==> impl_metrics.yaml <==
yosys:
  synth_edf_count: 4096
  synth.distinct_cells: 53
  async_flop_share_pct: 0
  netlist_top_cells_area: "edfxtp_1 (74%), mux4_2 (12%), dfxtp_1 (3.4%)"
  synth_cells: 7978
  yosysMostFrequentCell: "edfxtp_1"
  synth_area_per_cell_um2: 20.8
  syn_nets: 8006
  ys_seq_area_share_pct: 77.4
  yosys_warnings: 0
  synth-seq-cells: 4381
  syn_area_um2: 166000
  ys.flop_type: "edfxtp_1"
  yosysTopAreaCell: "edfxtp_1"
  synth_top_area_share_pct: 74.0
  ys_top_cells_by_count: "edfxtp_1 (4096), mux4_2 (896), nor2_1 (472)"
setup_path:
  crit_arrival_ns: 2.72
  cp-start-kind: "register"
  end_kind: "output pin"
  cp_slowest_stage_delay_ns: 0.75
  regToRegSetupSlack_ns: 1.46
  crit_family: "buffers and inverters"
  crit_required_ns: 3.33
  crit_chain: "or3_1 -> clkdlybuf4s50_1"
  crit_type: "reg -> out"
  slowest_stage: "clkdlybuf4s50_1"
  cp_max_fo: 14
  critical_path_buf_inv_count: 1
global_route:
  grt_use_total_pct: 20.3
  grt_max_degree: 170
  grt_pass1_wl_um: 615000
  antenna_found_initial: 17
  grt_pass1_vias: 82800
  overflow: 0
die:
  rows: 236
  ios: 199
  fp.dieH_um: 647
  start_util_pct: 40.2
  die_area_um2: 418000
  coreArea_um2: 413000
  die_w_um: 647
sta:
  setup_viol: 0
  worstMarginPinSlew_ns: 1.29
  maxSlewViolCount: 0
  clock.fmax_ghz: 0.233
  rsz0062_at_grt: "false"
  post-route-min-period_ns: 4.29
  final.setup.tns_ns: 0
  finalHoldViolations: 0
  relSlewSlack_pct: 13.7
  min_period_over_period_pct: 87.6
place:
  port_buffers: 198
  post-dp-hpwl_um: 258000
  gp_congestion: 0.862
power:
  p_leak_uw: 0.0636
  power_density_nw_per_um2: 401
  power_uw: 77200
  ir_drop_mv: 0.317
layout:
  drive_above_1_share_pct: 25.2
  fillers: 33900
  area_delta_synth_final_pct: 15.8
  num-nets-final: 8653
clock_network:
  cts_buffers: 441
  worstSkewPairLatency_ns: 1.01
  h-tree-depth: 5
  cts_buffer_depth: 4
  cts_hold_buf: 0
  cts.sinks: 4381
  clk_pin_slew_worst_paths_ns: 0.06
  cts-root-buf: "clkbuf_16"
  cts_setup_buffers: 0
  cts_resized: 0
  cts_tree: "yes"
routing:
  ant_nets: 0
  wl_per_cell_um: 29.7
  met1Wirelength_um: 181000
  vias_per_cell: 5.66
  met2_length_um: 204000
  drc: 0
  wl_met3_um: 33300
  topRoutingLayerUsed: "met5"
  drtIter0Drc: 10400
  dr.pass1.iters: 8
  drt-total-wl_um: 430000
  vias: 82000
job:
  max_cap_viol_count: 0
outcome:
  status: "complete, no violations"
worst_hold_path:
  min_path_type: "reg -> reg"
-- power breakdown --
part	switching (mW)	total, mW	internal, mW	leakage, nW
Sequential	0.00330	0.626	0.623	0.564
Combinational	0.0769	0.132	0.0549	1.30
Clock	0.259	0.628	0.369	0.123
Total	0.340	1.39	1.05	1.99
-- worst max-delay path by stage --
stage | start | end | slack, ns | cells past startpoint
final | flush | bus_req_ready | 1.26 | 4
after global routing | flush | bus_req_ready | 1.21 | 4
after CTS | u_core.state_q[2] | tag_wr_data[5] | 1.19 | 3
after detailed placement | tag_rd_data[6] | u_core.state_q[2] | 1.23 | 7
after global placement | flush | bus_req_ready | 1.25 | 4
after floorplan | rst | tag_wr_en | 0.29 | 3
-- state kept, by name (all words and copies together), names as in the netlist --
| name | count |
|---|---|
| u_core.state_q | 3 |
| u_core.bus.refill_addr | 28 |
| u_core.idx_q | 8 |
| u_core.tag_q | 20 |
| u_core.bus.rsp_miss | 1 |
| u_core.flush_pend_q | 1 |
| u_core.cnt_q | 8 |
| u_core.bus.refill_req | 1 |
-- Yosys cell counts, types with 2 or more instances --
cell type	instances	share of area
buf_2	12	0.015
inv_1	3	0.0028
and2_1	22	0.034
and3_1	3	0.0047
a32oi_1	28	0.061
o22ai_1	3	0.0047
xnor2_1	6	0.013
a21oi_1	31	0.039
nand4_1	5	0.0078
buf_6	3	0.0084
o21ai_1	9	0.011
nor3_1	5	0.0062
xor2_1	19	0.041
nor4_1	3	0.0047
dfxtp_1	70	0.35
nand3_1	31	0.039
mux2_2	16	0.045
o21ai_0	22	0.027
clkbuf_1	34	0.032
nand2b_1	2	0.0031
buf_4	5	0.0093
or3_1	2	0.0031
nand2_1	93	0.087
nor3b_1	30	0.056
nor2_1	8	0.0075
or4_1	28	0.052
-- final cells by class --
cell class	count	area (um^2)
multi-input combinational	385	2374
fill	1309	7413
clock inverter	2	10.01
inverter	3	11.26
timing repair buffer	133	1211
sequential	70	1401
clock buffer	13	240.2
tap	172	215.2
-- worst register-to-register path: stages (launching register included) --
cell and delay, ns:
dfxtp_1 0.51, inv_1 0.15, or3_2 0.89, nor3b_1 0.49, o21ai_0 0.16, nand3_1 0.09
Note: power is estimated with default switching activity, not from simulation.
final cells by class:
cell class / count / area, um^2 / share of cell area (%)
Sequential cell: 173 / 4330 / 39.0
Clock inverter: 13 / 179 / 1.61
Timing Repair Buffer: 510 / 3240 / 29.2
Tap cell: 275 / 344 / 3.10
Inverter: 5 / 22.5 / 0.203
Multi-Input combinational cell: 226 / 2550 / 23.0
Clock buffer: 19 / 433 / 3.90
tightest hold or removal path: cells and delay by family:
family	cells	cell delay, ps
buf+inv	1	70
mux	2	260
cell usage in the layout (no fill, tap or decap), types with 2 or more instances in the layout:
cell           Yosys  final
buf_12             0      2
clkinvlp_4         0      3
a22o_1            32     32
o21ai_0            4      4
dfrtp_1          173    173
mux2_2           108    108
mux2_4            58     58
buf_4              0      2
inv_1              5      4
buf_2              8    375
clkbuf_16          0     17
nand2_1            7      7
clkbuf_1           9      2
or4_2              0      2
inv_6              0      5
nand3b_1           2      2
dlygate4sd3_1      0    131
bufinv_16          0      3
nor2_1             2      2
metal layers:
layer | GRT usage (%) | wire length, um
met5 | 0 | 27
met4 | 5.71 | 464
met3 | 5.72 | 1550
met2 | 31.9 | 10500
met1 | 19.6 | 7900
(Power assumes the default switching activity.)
===== src/rtl/row_cache_pkg.sv =====
// Shared types and default widths for the row-cache arbiter.
package row_cache_pkg;

  typedef enum logic [1:0] {
    IDLE  = 2'd0,
    ISSUE = 2'd1,
    WAIT  = 2'd2,
    RESP  = 2'd3
  } state_e;

  localparam int DEF_ADDRWIDTH = 17;
  localparam int DEF_CROWWIDTH = 5;

endpackage


===== src/rtl/rr_arbiter.sv =====
// Round-robin selector: first active request at or after ptr wins; one-hot grant.
module rr_arbiter #(
  parameter int NREQ = 4,
  parameter int IDW  = (NREQ > 1) ? $clog2(NREQ) : 1
) (
  input  logic [NREQ-1:0] req,
  input  logic [IDW-1:0]  ptr,
  output logic [NREQ-1:0] grant
);

  logic           found;
  logic [IDW-1:0] idx;

  always_comb begin
    grant = '0;
    found = 1'b0;
    idx   = '0;
    for (int i = 0; i < NREQ; i++) begin
      idx = IDW'((int'(ptr) + i) % NREQ);
      if (!found && req[idx]) begin
        grant[idx] = 1'b1;
        found      = 1'b1;
      end
    end
  end

endmodule
<file path="config.mk">
export PLATFORM = sky130hd
export DESIGN_NAME = bin_magnitude_accumulator
export DESIGN_NICKNAME = d
export VERILOG_FILES = /design/src/rtl/bin_magnitude_accumulator.sv
export SDC_FILE = /design/constraint.sdc
export NUM_CORES = 2
export LEC_CHECK = 0
export CAP_MARGIN = 40
export CELL_PAD_IN_SITES_DETAIL_PLACEMENT = 0
export CELL_PAD_IN_SITES_GLOBAL_PLACEMENT = 1
export CORE_ASPECT_RATIO = 1.75
export CORE_MARGIN = 3
export CORE_UTILIZATION = 56
export CTS_CLUSTER_SIZE = 30
export DETAILED_ROUTE_END_ITERATION = 10
export PLACE_DENSITY = 0.95
export SETUP_SLACK_MARGIN = 0.4
export SYNTH_ARGS = -nofsm -noshare
export SYNTH_HDL_FRONTEND = slang
export SYNTH_SLANG_ARGS = --single-unit
</file>
<file path="constraint.sdc">
create_clock -name clk -period 6.24 [get_ports clk]
set_clock_uncertainty 0.15 [all_clocks]
set_input_delay 0.624 -clock clk [delete_from_list [all_inputs] [get_ports clk]]
set_output_delay 0.624 -clock clk [all_outputs]
set_load 0.005 [all_outputs]
</file>
$ cat src/rtl/ppu_fb_fifo.sv
// rtl/ppu_fb_fifo.sv - synchronous write-request FIFO between the packer and framebuffer port
module ppu_fb_fifo #(
  parameter int DEPTH = 4,
  parameter int W     = 21
) (
  input  logic         clk,
  input  logic         rst_n,
  input  logic         push,
  input  logic [W-1:0] push_data,
  input  logic         pop,
  output logic [W-1:0] head,
  output logic         full,
  output logic         empty
);

  localparam int AW    = (DEPTH > 1) ? $clog2(DEPTH) : 1;
  localparam int CNT_W = AW + 1;

  logic [W-1:0]     mem [DEPTH];
  logic [AW-1:0]    wr_ptr;
  logic [AW-1:0]    rd_ptr;
  logic [CNT_W-1:0] count;
  logic             do_push;
  logic             do_pop;

  assign full  = (count == CNT_W'(DEPTH));
  assign empty = (count == '0);
  assign do_pop  = pop && !empty;
  // A push into a full FIFO is still accepted when the head leaves the same cycle.
  assign do_push = push && (!full || do_pop);
  assign head    = mem[rd_ptr];

  always_ff @(posedge clk) begin
    if (do_push) begin
      mem[wr_ptr] <= push_data;
    end
  end

  always_ff @(posedge clk or negedge rst_n) begin
    if (!rst_n) begin
      wr_ptr <= '0;
      rd_ptr <= '0;
      count  <= '0;
    end else begin
      if (do_push) begin
        wr_ptr <= wr_ptr + AW'(1);
      end
      if (do_pop) begin
        rd_ptr <= rd_ptr + AW'(1);
      end
      case ({do_push, do_pop})
        2'b10:   count <= count + CNT_W'(1);
        2'b01:   count <= count - CNT_W'(1);
        default: count <= count;
      endcase
    end
  end

endmodule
____________________
Exercise:
Would you please write out, exactly and with no other lines, the stretch of the listing above from the line containing "grt_use_total_pct: 20.3" through the line containing "num-nets-final: 8653"?

Answer to this problem:
  grt_use_total_pct: 20.3
  grt_max_degree: 170
  grt_pass1_wl_um: 615000
  antenna_found_initial: 17
  grt_pass1_vias: 82800
  overflow: 0
die:
  rows: 236
  ios: 199
  fp.dieH_um: 647
  start_util_pct: 40.2
  die_area_um2: 418000
  coreArea_um2: 413000
  die_w_um: 647
sta:
  setup_viol: 0
  worstMarginPinSlew_ns: 1.29
  maxSlewViolCount: 0
  clock.fmax_ghz: 0.233
  rsz0062_at_grt: "false"
  post-route-min-period_ns: 4.29
  final.setup.tns_ns: 0
  finalHoldViolations: 0
  relSlewSlack_pct: 13.7
  min_period_over_period_pct: 87.6
place:
  port_buffers: 198
  post-dp-hpwl_um: 258000
  gp_congestion: 0.862
power:
  p_leak_uw: 0.0636
  power_density_nw_per_um2: 401
  power_uw: 77200
  ir_drop_mv: 0.317
layout:
  drive_above_1_share_pct: 25.2
  fillers: 33900
  area_delta_synth_final_pct: 15.8
  num-nets-final: 8653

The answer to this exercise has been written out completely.